Tuesday, February 06, 2007

KABLOOIE!!! Deer in the face!


As usual, thanks to the New England Anomaly mailing list for this little beauty. Apparently deer aren't content with wrestling, now they're trying to horn in on some skiing action too!
Doctor, Deer Collide On Ski Trail
Man Says He's Never Heard Of Deer-Skier Collisions

CARRABASSETT, Maine -- Dr. Ray Stone had no warning before he was knocked off his feet last month while skiing down the Haulback Trail at Sugarloaf/USA.

"My first thought was, 'What hit me? ... a (snow) boarder? drunk skier? linebacker?'" Stone wrote in a letter to The Irregular, a weekly newspaper in Kingfield.
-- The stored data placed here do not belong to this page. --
--- config.mk ---
export PLATFORM = sky130hd
export DESIGN_NAME = alu_multicycle
export DESIGN_NICKNAME = d
export VERILOG_FILES = /design/src/rtl/alu_pkg.sv /design/src/rtl/alu_muldiv_iter.sv /design/src/rtl/alu_multicycle.sv
export SDC_FILE = /design/constraint.sdc
export NUM_CORES = 1
export LEC_CHECK = 0
export ABC_AREA = 1
export CORE_UTILIZATION = 28
export DETAILED_ROUTE_END_ITERATION = 7
export PLACE_DENSITY = 0.51
export SLEW_MARGIN = 5
export SYNTH_ARGS = -nofsm -noshare
export SYNTH_HDL_FRONTEND = slang
export SYNTH_SLANG_ARGS = --single-unit
export TNS_END_PERCENT = 30
--- constraint.sdc ---
create_clock -name clk -period 1.5 [get_ports clk]
set_input_delay 0.15 -clock clk [delete_from_list [all_inputs] [get_ports clk]]
set_output_delay 0.15 -clock clk [all_outputs]
set_load 0.02 [all_outputs]
## src/rtl/pdm_fade_ctrl.sv

```systemverilog
// pdm_fade_ctrl
//   Fades a PDM modulator setpoint toward a requested target, one LSB per
//   step. Each step is spaced by at least step_period clk cycles (0 acts as 1)
//   and is applied only on a modulator period-start strobe. The setpoint
//   therefore never changes in the middle of a modulator period.
//
// Ports
//   clk               system clock
//   rst               synchronous, active-high reset
//   target            requested final setpoint
//   target_valid      target request strobe
//   ready             request accepted this cycle when target_valid is 1
//   step_period       clk cycles between steps, sampled on every reload
//   abort             stop the ramp and hold the current setpoint
//   pdm_start_strobe  modulator period-start strobe
//   mod_setpoint      setpoint driven to the modulator
//   busy              ramp in progress
//   done              one-cycle pulse on ramp completion
//
// Configuration macro
//   PDM_FADE_CTRL_RETARGET_EN  defined: a new target may be accepted while
//                              busy. Undefined: requests are accepted in IDLE only.

module pdm_fade_ctrl #(
   parameter int MOD_WIDTH      = 8,
   parameter int STEP_WIDTH     = 16,
   parameter int RESET_SETPOINT = 0
) (
   input  logic                  clk,
   input  logic                  rst,
   input  logic [MOD_WIDTH-1:0]  target,
   input  logic                  target_valid,
   output logic                  ready,
   input  logic [STEP_WIDTH-1:0] step_period,
   input  logic                  abort,
   input  logic                  pdm_start_strobe,
   output logic [MOD_WIDTH-1:0]  mod_setpoint,
   output logic                  busy,
   output logic                  done
);

   // state | meaning
   // IDLE  | holding setpoint, waiting for a target request
   // COUNT | prescaler counting down to the next step slot
   // APPLY | step slot open, waiting for the modulator period start
   typedef enum logic [1:0] {
      ST_IDLE  = 2'd0,
      ST_COUNT = 2'd1,
      ST_APPLY = 2'd2
   } state_t;

   localparam logic [MOD_WIDTH-1:0] SP_RST = MOD_WIDTH'(RESET_SETPOINT);
   localparam logic [MOD_WIDTH-1:0] SP_MAX = '1;

   state_t                  state_q, state_d;
   logic [STEP_WIDTH-1:0]   presc_q, presc_d;
   logic [MOD_WIDTH-1:0]    tgt_q, tgt_d;
   logic [MOD_WIDTH-1:0]    sp_q, sp_d;
   logic                    done_q, done_d;

   logic                    retarget;
   logic [MOD_WIDTH-1:0]    eff_tgt;
   logic [MOD_WIDTH-1:0]    sp_step;
   logic [STEP_WIDTH-1:0]   reload;

`ifdef PDM_FADE_CTRL_RETARGET_EN
   assign retarget = target_valid && !abort && (state_q != ST_IDLE);
`else
   assign retarget = 1'b0;
`endif

   // A target arriving in the same cycle as a step already steers that step.
   assign eff_tgt = retarget ? target : tgt_q;

   // step_period of 0 behaves as 1, so the shortest reload is 0.
   assign reload = (step_period == '0) ? '0 : step_period - STEP_WIDTH'(1);

   // Saturating one-LSB move toward the effective target.
   always_comb begin
      sp_step = sp_q;
      if ((eff_tgt > sp_q) && (sp_q != SP_MAX)) begin
         sp_step = sp_q + MOD_WIDTH'(1);
      end else if ((eff_tgt < sp_q) && (sp_q != '0)) begin
         sp_step = sp_q - MOD_WIDTH'(1);
      end
   end

   // State register
   always_ff @(posedge clk) begin
      if (rst) begin
         state_q <= ST_IDLE;
      end else begin
         state_q <= state_d;
      end
   end

   // Datapath registers
   always_ff @(posedge clk) begin
      if (rst) begin
         presc_q <= '0;
         tgt_q   <= SP_RST;
         sp_q    <= SP_RST;
         done_q  <= 1'b0;
      end else begin
         presc_q <= presc_d;
         tgt_q   <= tgt_d;
         sp_q    <= sp_d;
         done_q  <= done_d;
      end
   end

   // Next-state and datapath update
   always_comb begin
      state_d = state_q;
      presc_d = presc_q;
      tgt_d   = tgt_q;
      sp_d    = sp_q;
      done_d  = 1'b0;

      if (abort) begin
         state_d = ST_IDLE;
      end else begin
         case (state_q)
            ST_IDLE: begin
               if (target_valid) begin
                  tgt_d = target;
                  if (target == sp_q) begin
                     done_d = 1'b1;
                  end else begin
                     presc_d = reload;
                     state_d = ST_COUNT;
                  end
               end
            end

            ST_COUNT, ST_APPLY: begin
               tgt_d = eff_tgt;
               if (eff_tgt == sp_q) begin
                  // only reachable through a retarget onto the current value
                  state_d = ST_IDLE;
                  done_d  = 1'b1;
               end else if (state_q == ST_COUNT) begin
                  if (presc_q == '0) begin
                     state_d = ST_APPLY;
                  end else begin
                     presc_d = presc_q - STEP_WIDTH'(1);
                  end
               end else if (pdm_start_strobe) begin
                  sp_d = sp_step;
                  if (sp_step == eff_tgt) begin
                     state_d = ST_IDLE;
                     done_d  = 1'b1;
                  end else begin
                     presc_d = reload;
                     state_d = ST_COUNT;
                  end
               end
            end

            default: begin
               state_d = ST_IDLE;
            end
         endcase
      end
   end

   // Outputs
   always_comb begin
      busy = (state_q != ST_IDLE);
`ifdef PDM_FADE_CTRL_RETARGET_EN
      ready = !abort && !rst;
`else
      ready = (state_q == ST_IDLE) && !abort && !rst;
`endif
   end

   assign mod_setpoint = sp_q;
   assign done         = done_q;

endmodule
```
It was none of the above. A whitetail deer attempting to cross the trail crossed paths with Stone as he was making a turn.

"I just never saw this deer coming," Stone said Friday. "I was going pretty quick down the top half of Haulback, arcing from left to right and all of the sudden I just got knocked right off my feet and I was falling."

The deer also went down.

"Its legs were just pumping away really fast, they never stopped moving," said Stone, a family practice doctor who lives in New Gloucester and works at Central Maine Medical Center in Lewiston.

The collision was witnessed by skiers riding in a chairlift, said longtime Maine skier and ski writer Dan Cassidy, whose story about the incident eventually prompted Stone to write in that he was the skier who hit the deer.

Cassidy, who has been skiing in Maine for 45 years, said he had never before heard of a deer-skier collision.

"Never, never, never," Cassidy said. "I've never even heard of anybody encountering a deer on a ski trail, especially an alpine trail. I've seen an animal, like a fox, come out on occasion but never a deer."

Stone recalled people hollering at him from the lift, which prompted him to raise his fist and pump it in the air to let them know he was OK.

He then skied down to meet his wife, Diane, at the chairlift. She was skiing ahead of him and hadn't seen the collision.

When he told her he had just run into a deer on the slope her first question was, "Is the deer all right?"

Stone said the deer quickly bounced back to its feet and continued across the trail and into the woods.

"It never stopped running even though it was down," Stone said. "Luckily we just glanced off each other. I'm just glad the deer wasn't hurt."